**EXERCISE DESCRIPTION**. What lines below contain the string "parameter"? List them all.

(Records from a data collection)
════════════════════

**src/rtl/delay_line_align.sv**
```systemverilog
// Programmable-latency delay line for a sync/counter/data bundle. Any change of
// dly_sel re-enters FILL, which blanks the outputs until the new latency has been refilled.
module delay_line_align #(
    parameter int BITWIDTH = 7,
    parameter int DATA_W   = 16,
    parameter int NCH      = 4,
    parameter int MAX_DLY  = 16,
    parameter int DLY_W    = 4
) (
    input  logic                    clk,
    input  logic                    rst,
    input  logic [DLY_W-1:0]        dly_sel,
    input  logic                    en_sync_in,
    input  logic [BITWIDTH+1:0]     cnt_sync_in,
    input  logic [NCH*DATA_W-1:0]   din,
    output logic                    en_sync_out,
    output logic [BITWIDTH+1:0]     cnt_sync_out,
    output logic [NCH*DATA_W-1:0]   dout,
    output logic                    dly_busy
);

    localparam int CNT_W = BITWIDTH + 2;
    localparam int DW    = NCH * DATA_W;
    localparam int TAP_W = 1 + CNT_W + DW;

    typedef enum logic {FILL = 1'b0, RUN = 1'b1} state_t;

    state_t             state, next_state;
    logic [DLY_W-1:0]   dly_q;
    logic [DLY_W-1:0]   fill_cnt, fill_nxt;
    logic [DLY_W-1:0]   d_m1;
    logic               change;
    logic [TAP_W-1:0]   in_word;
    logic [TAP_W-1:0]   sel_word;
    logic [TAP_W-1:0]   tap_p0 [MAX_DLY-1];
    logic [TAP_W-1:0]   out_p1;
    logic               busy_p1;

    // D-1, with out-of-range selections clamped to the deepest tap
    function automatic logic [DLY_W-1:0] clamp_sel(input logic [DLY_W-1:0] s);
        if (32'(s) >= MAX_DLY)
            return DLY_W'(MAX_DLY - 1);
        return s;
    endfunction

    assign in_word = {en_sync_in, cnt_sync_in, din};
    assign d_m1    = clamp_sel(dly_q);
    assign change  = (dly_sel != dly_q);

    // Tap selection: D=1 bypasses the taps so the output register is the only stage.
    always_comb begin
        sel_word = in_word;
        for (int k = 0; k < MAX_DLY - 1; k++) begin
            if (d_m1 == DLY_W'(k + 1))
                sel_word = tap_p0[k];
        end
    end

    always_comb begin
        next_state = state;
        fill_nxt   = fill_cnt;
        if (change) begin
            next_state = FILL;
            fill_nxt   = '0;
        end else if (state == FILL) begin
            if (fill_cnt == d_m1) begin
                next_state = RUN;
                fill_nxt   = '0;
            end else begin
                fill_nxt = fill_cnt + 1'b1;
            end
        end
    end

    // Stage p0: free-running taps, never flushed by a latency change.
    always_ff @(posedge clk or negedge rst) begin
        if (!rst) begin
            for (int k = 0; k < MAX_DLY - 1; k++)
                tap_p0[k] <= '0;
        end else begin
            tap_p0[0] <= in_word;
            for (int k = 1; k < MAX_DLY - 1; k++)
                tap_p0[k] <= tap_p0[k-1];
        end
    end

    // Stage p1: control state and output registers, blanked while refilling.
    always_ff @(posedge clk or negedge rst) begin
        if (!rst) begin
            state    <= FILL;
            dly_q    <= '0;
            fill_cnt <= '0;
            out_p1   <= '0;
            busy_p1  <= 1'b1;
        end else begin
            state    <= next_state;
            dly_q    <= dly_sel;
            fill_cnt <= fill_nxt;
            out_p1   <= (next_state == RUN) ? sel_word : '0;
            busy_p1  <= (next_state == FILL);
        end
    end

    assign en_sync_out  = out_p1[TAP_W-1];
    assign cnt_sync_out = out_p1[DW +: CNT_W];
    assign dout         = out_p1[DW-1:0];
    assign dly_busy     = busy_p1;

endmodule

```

════════════════════

**SOLUTION**.
    parameter int BITWIDTH = 7,
    parameter int DATA_W   = 16,
    parameter int NCH      = 4,
    parameter int MAX_DLY  = 16,
    parameter int DLY_W    = 4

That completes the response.